Thursday, March 28, 2013

Hamas Baker Boys Are Da Bomb

Since I can't stomach the New York Times these days (reading Thomas L. Friedman, but for comic value only, is about as much as I can manage), I missed the story of the fabulous Gaza baker boys:
The piece, slugged under the category of “Gaza Journal” with the headline “Ex-Prisoners Bring Taste of West Bank to Gaza,” concerns the activities of two Palestinians who were released from Israeli jails as part of the ransom deal in which kidnapped soldier Gilad Shalit was freed. The pair opened a beachfront shop in which they sell a particular dessert that is associated with the West Bank city of Nablus, from which they have been exiled. The Times portrays the two as a couple of Horatio Alger-style strivers who are not only working hard but whose efforts illustrate the fact that Gazans no longer have easy access to the cuisine of Nablus because of Israeli restrictions. But anyone seeking to use this as either an illustration of Israeli perfidy or the pluck of the Palestinians needs to sift through most of the Times pastry puffery to the bottom of the piece to see why Nadu Abu Turki and Hamouda Sala were the guests of the Israeli prison service until their Hamas overlords sprung them: they were both convicted of planting bombs and conspiring to commit murder as members of Hamas terror cells. 
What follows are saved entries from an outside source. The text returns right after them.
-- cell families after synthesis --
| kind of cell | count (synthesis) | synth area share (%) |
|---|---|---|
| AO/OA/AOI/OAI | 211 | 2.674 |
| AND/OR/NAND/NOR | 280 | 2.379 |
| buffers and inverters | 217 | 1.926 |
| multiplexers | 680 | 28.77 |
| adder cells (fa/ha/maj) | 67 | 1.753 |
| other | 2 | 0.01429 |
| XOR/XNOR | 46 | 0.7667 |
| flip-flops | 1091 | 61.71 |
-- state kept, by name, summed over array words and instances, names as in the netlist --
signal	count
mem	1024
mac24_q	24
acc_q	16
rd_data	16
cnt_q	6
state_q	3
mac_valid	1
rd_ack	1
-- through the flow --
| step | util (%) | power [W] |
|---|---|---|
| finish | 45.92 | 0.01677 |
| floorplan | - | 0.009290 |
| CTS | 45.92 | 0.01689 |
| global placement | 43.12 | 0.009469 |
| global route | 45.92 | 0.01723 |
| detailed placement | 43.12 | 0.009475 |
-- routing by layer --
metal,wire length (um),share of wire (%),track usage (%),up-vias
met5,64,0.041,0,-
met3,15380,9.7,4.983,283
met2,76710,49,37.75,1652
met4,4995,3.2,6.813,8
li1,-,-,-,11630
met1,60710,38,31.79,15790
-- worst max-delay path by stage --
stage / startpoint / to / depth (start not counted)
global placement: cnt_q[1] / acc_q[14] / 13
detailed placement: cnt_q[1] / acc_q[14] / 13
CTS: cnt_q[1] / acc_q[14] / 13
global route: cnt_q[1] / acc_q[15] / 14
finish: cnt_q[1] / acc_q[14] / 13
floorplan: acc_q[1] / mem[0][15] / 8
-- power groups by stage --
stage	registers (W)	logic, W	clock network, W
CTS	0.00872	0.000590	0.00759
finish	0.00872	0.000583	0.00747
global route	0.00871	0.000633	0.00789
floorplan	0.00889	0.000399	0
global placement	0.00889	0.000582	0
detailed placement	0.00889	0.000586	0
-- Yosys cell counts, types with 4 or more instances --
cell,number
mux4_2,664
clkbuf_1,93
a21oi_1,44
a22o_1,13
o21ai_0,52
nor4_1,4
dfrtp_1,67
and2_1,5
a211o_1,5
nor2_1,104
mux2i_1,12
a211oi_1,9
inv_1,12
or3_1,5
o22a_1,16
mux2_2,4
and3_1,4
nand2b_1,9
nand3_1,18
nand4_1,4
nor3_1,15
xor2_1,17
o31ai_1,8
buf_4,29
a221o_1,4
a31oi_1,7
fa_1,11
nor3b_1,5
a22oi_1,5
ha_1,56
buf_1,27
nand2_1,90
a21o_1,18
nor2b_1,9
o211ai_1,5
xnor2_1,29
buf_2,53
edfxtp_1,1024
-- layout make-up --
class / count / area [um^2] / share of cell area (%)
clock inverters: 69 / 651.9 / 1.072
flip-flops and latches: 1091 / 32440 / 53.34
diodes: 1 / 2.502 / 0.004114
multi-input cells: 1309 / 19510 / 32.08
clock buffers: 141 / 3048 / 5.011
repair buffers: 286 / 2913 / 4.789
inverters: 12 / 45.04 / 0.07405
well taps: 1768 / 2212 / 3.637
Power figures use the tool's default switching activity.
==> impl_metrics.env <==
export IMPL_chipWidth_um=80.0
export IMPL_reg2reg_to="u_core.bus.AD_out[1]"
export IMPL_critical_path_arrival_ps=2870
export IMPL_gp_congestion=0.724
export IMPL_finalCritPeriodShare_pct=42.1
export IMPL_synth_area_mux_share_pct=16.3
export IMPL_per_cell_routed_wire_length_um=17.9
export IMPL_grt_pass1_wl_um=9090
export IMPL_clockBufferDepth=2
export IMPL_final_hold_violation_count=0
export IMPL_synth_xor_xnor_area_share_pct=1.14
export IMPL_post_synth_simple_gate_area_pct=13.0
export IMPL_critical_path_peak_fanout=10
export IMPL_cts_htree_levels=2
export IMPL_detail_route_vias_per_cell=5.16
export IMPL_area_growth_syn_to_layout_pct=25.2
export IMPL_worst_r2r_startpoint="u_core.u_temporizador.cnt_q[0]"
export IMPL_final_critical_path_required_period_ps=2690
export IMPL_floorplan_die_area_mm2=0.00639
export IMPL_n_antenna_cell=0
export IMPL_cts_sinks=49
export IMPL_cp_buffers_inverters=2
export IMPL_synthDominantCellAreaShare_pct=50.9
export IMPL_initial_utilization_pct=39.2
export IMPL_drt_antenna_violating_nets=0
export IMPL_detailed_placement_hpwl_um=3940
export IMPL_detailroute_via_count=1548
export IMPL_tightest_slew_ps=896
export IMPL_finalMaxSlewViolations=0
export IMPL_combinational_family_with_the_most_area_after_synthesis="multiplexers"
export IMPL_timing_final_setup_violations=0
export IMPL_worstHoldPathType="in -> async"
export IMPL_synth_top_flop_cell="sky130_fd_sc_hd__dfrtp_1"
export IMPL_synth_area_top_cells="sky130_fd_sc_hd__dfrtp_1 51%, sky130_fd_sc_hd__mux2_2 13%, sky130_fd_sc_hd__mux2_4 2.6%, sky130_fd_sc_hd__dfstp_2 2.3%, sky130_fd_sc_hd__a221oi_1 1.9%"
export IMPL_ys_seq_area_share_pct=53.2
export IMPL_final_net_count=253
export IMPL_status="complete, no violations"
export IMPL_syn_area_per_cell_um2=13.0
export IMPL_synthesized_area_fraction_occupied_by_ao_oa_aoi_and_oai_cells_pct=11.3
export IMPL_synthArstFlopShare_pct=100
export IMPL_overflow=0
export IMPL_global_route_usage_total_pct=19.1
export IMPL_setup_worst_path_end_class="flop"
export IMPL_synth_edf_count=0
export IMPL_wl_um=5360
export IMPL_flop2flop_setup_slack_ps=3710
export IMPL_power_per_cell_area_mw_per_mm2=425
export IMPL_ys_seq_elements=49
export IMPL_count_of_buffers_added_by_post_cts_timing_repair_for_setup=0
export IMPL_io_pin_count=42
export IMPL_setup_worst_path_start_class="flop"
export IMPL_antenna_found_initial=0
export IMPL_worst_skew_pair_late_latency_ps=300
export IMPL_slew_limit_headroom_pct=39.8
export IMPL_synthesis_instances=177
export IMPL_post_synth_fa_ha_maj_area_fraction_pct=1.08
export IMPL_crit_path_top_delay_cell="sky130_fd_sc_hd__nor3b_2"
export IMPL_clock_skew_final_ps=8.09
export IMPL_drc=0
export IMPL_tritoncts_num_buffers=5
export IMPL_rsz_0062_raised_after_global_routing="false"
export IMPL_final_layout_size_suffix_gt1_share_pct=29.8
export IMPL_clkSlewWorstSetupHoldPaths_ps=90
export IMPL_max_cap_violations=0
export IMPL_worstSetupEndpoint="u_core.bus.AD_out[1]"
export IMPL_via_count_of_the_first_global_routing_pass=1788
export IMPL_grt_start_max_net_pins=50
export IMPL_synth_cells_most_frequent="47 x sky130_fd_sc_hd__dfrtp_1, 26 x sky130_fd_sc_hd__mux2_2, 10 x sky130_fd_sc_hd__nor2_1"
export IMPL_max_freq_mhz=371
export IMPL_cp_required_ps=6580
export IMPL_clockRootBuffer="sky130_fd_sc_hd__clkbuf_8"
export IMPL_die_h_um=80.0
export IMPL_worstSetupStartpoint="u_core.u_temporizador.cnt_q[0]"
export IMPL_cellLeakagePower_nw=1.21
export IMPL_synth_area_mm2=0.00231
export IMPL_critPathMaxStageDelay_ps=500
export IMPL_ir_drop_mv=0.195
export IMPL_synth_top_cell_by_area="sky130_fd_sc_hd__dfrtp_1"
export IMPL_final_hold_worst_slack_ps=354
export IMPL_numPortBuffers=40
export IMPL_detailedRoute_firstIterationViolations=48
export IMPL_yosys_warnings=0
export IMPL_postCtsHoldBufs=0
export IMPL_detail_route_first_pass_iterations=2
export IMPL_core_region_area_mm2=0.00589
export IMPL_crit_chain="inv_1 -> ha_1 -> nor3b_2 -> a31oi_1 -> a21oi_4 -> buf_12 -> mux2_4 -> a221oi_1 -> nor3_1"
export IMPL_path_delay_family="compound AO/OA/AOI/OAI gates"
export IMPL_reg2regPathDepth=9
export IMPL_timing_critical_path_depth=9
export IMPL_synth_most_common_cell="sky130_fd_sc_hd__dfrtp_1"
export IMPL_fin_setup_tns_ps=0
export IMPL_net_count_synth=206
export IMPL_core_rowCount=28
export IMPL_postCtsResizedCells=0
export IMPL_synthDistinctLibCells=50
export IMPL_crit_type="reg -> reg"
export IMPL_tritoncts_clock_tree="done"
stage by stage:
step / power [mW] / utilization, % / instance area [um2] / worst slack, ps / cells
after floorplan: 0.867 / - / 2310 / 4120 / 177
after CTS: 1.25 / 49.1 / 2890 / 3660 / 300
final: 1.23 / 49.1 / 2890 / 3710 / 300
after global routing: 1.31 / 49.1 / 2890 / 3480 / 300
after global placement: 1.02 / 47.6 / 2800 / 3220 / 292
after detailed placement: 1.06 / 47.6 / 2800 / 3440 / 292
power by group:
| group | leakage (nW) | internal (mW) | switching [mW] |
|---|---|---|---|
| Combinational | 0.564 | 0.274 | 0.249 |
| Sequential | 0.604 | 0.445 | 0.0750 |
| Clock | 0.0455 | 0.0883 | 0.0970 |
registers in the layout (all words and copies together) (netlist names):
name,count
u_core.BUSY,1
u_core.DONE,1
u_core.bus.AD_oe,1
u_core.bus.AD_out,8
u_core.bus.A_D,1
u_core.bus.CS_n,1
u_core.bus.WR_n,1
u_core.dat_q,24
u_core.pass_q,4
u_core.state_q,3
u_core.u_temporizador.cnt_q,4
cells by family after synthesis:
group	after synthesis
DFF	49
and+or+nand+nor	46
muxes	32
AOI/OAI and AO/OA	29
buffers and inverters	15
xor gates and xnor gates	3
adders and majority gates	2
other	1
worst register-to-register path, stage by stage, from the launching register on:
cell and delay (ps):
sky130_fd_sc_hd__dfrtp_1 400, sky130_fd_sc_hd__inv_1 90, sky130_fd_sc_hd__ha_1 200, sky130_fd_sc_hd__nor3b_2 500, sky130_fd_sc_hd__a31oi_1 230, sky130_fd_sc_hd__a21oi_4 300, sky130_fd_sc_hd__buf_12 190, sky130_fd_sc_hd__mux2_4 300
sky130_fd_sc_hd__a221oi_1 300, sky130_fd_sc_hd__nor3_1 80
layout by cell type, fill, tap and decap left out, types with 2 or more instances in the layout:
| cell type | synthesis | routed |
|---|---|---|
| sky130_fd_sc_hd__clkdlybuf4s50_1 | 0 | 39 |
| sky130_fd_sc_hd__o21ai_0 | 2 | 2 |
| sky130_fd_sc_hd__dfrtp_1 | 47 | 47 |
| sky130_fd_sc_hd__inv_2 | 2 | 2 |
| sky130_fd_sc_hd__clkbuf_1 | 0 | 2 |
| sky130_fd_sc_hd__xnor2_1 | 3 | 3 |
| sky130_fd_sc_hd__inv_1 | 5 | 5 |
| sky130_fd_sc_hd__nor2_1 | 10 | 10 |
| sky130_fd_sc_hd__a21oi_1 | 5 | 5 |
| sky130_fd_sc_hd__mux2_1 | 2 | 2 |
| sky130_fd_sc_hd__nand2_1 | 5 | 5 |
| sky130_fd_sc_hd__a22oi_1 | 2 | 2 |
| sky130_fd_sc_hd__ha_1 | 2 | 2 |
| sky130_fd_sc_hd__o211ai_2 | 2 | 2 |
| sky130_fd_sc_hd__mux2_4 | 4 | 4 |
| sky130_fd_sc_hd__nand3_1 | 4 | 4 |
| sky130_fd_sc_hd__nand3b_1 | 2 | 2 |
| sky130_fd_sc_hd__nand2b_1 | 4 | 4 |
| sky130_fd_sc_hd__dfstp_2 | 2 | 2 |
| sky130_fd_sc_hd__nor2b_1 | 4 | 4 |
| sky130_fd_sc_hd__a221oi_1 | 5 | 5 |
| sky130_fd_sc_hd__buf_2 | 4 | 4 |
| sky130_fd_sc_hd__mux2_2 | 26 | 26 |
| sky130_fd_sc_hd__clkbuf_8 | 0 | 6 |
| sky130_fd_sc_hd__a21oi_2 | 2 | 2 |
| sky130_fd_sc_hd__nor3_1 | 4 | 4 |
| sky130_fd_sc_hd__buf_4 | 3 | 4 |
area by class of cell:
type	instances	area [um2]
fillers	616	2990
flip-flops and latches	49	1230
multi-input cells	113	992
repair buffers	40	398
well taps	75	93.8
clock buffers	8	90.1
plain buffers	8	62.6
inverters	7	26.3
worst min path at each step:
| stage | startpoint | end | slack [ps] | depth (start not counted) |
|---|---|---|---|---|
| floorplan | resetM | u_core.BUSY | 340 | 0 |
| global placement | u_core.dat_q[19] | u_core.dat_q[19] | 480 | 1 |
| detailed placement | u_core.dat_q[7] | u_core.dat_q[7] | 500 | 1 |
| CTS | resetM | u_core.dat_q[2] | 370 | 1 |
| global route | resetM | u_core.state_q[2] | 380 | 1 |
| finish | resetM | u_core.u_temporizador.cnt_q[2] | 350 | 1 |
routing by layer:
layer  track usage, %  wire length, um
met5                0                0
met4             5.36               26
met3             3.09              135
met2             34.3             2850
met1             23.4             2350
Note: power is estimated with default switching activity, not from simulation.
--- config.mk ---
export PLATFORM = sky130hd
export DESIGN_NAME = nx_msg_encoder
export DESIGN_NICKNAME = d
export VERILOG_FILES = /design/src/rtl/nx_msg_encoder.sv
export SDC_FILE = /design/constraint.sdc
export NUM_CORES = 1
export LEC_CHECK = 0
export CAP_MARGIN = 20
export CORE_MARGIN = 5
export CORE_UTILIZATION = 45
export CTS_CLUSTER_DIAMETER = 60
export DETAILED_ROUTE_END_ITERATION = 8
export GPL_ROUTABILITY_DRIVEN = 1
export PLACE_DENSITY_LB_ADDON = 0.3
export SYNTH_ARGS = -nofsm -noshare
export SYNTH_HDL_FRONTEND = slang
export SYNTH_SLANG_ARGS = --single-unit
--- constraint.sdc ---
create_clock -name clk_i -period 3.8 [get_ports clk_i]
set_clock_uncertainty 0.05 [all_clocks]
set_input_delay 0.57 -clock clk_i [delete_from_list [all_inputs] [get_ports clk_i]]
set_output_delay 0.57 -clock clk_i [all_outputs]
set_load 0.03 [all_outputs]
--- src/rtl/nx_msg_encoder.sv ---
// ---------------------------------------------------------------------------
// nx_msg_encoder
//
// Packs a mesh request into a single outbound message word, picks the output
// direction (row first, then column) relative to this node's own position,
// and buffers {message, direction} in a 2-entry register FIFO so that the
// request side never sees a combinational path from the outbound ready.
// Requests addressed to this node itself are accepted and dropped.
//
// Ports
//   clk_i          : clock, all state on the rising edge
//   rst_i          : asynchronous active-high reset
//   node_row_i     : this encoder's mesh row
//   node_col_i     : this encoder's mesh column
//   req_row_i      : target row
//   req_col_i      : target column
//   req_cmd_i      : command (0 LOAD_INSTR, 1 MAP_IO, 2 SIG_STATE, 3 CONTROL)
//   req_bcast_i    : broadcast flag
//   req_payload_i  : command payload, passed through unmodified
//   req_valid_i    : request valid
//   req_ready_o    : request ready (FIFO not full)
//   msg_data_o     : encoded message at the FIFO head
//   msg_dir_o      : direction of the head message (0 N, 1 E, 2 S, 3 W)
//   msg_valid_o    : outbound valid (FIFO not empty)
//   msg_ready_i    : outbound ready
//   sent_count_o   : saturating count of emitted messages
//   drop_count_o   : saturating count of self-addressed drops
//   idle_o         : FIFO empty and no request pending
// ---------------------------------------------------------------------------
module nx_msg_encoder #(
  parameter int STREAM_WIDTH   = 32,
  parameter int ADDR_ROW_WIDTH = 4,
  parameter int ADDR_COL_WIDTH = 4,
  parameter int COMMAND_WIDTH  = 2
) (
  input  logic                                                    clk_i,
  input  logic                                                    rst_i,
  input  logic [ADDR_ROW_WIDTH-1:0]                               node_row_i,
  input  logic [ADDR_COL_WIDTH-1:0]                               node_col_i,
  input  logic [ADDR_ROW_WIDTH-1:0]                               req_row_i,
  input  logic [ADDR_COL_WIDTH-1:0]                               req_col_i,
  input  logic [COMMAND_WIDTH-1:0]                                req_cmd_i,
  input  logic                                                    req_bcast_i,
  input  logic [STREAM_WIDTH-ADDR_ROW_WIDTH-ADDR_COL_WIDTH-COMMAND_WIDTH-2:0] req_payload_i,
  input  logic                                                    req_valid_i,
  output logic                                                    req_ready_o,
  output logic [STREAM_WIDTH-1:0]                                 msg_data_o,
  output logic [1:0]                                              msg_dir_o,
  output logic                                                    msg_valid_o,
  input  logic                                                    msg_ready_i,
  output logic [15:0]                                             sent_count_o,
  output logic [15:0]                                             drop_count_o,
  output logic                                                    idle_o
);

  localparam int PAYLOAD_WIDTH =
    STREAM_WIDTH - ADDR_ROW_WIDTH - ADDR_COL_WIDTH - COMMAND_WIDTH - 1;

  localparam logic [15:0] COUNT_MAX = 16'hFFFF;

  typedef enum logic [1:0] {
    DIR_NORTH = 2'd0,
    DIR_EAST  = 2'd1,
    DIR_SOUTH = 2'd2,
    DIR_WEST  = 2'd3
  } dir_e;

  // FIFO storage and bookkeeping
  logic [STREAM_WIDTH-1:0] data_q [2];
  logic [1:0]              dir_q  [2];
  logic                    wr_ptr_q;
  logic                    rd_ptr_q;
  logic [1:0]              count_q;

  logic [15:0]             sent_cnt_q;
  logic [15:0]             drop_cnt_q;

  // Request decode
  logic [STREAM_WIDTH-1:0]  enc_data;
  logic [PAYLOAD_WIDTH-1:0] payload;
  dir_e                     enc_dir;
  logic                     self_addr;
  logic                     full;
  logic                     empty;
  logic                     accept;
  logic                     push;
  logic                     pop;

  assign payload  = req_payload_i;
  assign enc_data = {req_row_i, req_col_i, req_cmd_i, req_bcast_i, payload};

  assign full  = (count_q == 2'd2);
  assign empty = (count_q == 2'd0);

  // Ready depends only on registered occupancy, so a pop in the same cycle
  // never opens the door for a request while full.
  assign req_ready_o = !full;
  assign msg_valid_o = !empty;

  assign self_addr = (req_row_i == node_row_i) && (req_col_i == node_col_i);
  assign accept    = req_valid_i && req_ready_o;
  assign push      = accept && !self_addr;
  assign pop       = msg_valid_o && msg_ready_i;

  // Route row first, then column. A self-addressed request falls through to
  // the default, but it is never stored so the value does not matter.
  always_comb begin
    enc_dir = DIR_NORTH;
    if (req_row_i > node_row_i) begin
      enc_dir = DIR_SOUTH;
    end else if (req_row_i < node_row_i) begin
      enc_dir = DIR_NORTH;
    end else if (req_col_i > node_col_i) begin
      enc_dir = DIR_EAST;
    end else if (req_col_i < node_col_i) begin
      enc_dir = DIR_WEST;
    end
  end

  // Entry storage. The direction is captured at accept time, so later changes
  // to the node position do not affect messages already queued. Entries are
  // cleared on reset so the head reads as zero while reset is held.
  always_ff @(posedge clk_i or posedge rst_i) begin
    if (rst_i) begin
      data_q[0] <= '0;
      data_q[1] <= '0;
      dir_q[0]  <= '0;
      dir_q[1]  <= '0;
    end else if (push) begin
      data_q[wr_ptr_q] <= enc_data;
      dir_q[wr_ptr_q]  <= enc_dir;
    end
  end

  // Pointers wrap naturally as single bits; occupancy is unchanged when a
  // push and a pop land in the same cycle.
  always_ff @(posedge clk_i or posedge rst_i) begin
    if (rst_i) begin
      wr_ptr_q <= 1'b0;
      rd_ptr_q <= 1'b0;
      count_q  <= 2'd0;
    end else begin
      if (push) begin
        wr_ptr_q <= ~wr_ptr_q;
      end
      if (pop) begin
        rd_ptr_q <= ~rd_ptr_q;
      end
      case ({push, pop})
        2'b10:   count_q <= count_q + 2'd1;
        2'b01:   count_q <= count_q - 2'd1;
        default: count_q <= count_q;
      endcase
    end
  end

  // Saturating statistics counters
  always_ff @(posedge clk_i or posedge rst_i) begin
    if (rst_i) begin
      sent_cnt_q <= '0;
      drop_cnt_q <= '0;
    end else begin
      if (pop && (sent_cnt_q != COUNT_MAX)) begin
        sent_cnt_q <= sent_cnt_q + 16'd1;
      end
      if (accept && self_addr && (drop_cnt_q != COUNT_MAX)) begin
        drop_cnt_q <= drop_cnt_q + 16'd1;
      end
    end
  end

  assign msg_data_o   = data_q[rd_ptr_q];
  assign msg_dir_o    = dir_q[rd_ptr_q];
  assign sent_count_o = sent_cnt_q;
  assign drop_count_o = drop_cnt_q;
  assign idle_o       = empty && !req_valid_i;

endmodule

Yosys cells after proc, flatten, opt, wreduce, memory -nomap -nowiden
Cells that the tools add are included.
Word-level totals
  register bits: 104
  output and inout port bits: 69
  bits of input ports: 44
Operators by class
  bitwise gates (word level): 4
  magnitude comparators: 7
  equality and inequality tests: 7
  add/sub/neg operators: 4
  reductions and logical operators: 15
  muxes and demuxes: 17
Operators with widths (count)
  2-to-1 mux 32 bit: 4
  bitwise mux 64 bit: 1
  adder 16 x 1 -> 16 bit (second input constant): 2
  demux 32 bit (select 1 bit): 1
  != test 16 bit (second input constant): 2
  2-to-1 mux 2 bit: 8
  logical AND 1 bit: 9
  == test 4 bit: 2
  greater-than comparator 4 bit: 2
  < comparator 4 bit: 2
  bitwise mux 4 bit: 1
  == test 2 bit (second input constant): 2
  greater-or-equal comparator 2 bit (second input constant): 2
  logical NOT 1 bit: 4
  inverter 1 -> 2 bit: 2
  one-hot mux 2 bit (2 select lines): 1
  adder 2 x 1 -> 2 bit (second input constant): 1
  demux 2 bit (select 1 bit): 1
  == test 2 x 1 -> 1 bit (second input constant): 1
  logical NOT 2 bit: 1
  < comparator 2 x 1 -> 1 bit (second input constant): 1
  inverter 1 bit: 2
  nonzero test 2 bit: 1
  subtractor 2 x 1 -> 2 bit (second input constant): 1

Longest topological paths before layout
  depth after elaboration: 6
  gate-level depth with buffers: 9
  gate-level depth less buffers: 8

Least setup slack after synthesis
No wires, ideal clock.
  kind: input-to-reg
  from: input port node_col_i[3]
  to: register drop_cnt_q[14], in the netlist drop_count_o[14]
  setup slack: 1.294 ns
  library setup time: 0.080 ns
  buffers on the path: 0
  arrival: 2.375 ns
  required time: 3.670 ns
  stages: 7
  cell sequence: inv_1 -> ha_1 -> nand4_1 -> or4b_4 -> or4b_4 -> nor2_2 -> xor2_1
Between the ends
  word-level cells in the longest chain between the ends: 4
RTL lines
  start, declared: RTL line 39  | input logic [ADDR_COL_WIDTH-1:0] node_col_i,
  == test 4 bit: RTL line 100  | assign self_addr = (req_row_i == node_row_i) && (req_col_i == node_col_i);
  logical AND 1 bit: RTL line 100
  logical AND 1 bit (2 in a row): RTL line 166  | if (accept && self_addr && (drop_cnt_q != COUNT_MAX)) begin
  end signal, assigned: RTL line 167  | drop_cnt_q <= drop_cnt_q + 16'd1;
  end, declared: RTL line 76  | logic [15:0] drop_cnt_q;
No other way between the ends.
A chain may end at the register's enable or synchronous reset.

Worst setup path after layout
  from: register rd_ptr_q
  to: output port msg_data_o[23]
Between the ends
  word-level cells in the longest chain between the ends: 4
RTL lines
  start, declared: RTL line 72  | logic rd_ptr_q;
  start signal, assigned: RTL line 147  | rd_ptr_q <= ~rd_ptr_q;
  inverter 1 -> 2 bit (not written as such): RTL line 172  | assign msg_data_o = data_q[rd_ptr_q];
  2-to-1 mux 32 bit (not written as such) (3 in a row): RTL line 172
  end, declared: RTL line 47  | output logic [STREAM_WIDTH-1:0] msg_data_o,
No other way between the ends. The select of a mux whose other input is x is not followed.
The conceit of the piece is to show how plucky Palestinians have adapted to onerous Israeli measures that have prevented people in Gaza from consuming nabulsia, a variant of the kenafeh dessert popular in Nablus. This is a special hardship for those West Bankers whose terrorist activities have led to actions that stranded them in Gaza. So for the apparently not inconsiderable number of homesick bomb builders and snipers stuck in the strip, the two ex-prisoners’ bakery is a godsend. 
Were the point of the article to show us how these terrorists have changed their ways and traded murder for pastry, it might have been a tale of redemption. But there is nothing of the sort in the piece. Instead, we are left with the impression that the two dessert-makers are merely biding their time selling nabulsia simply because their main occupation—trying to kill Jews—has been taken away from them by being deposited in Gaza.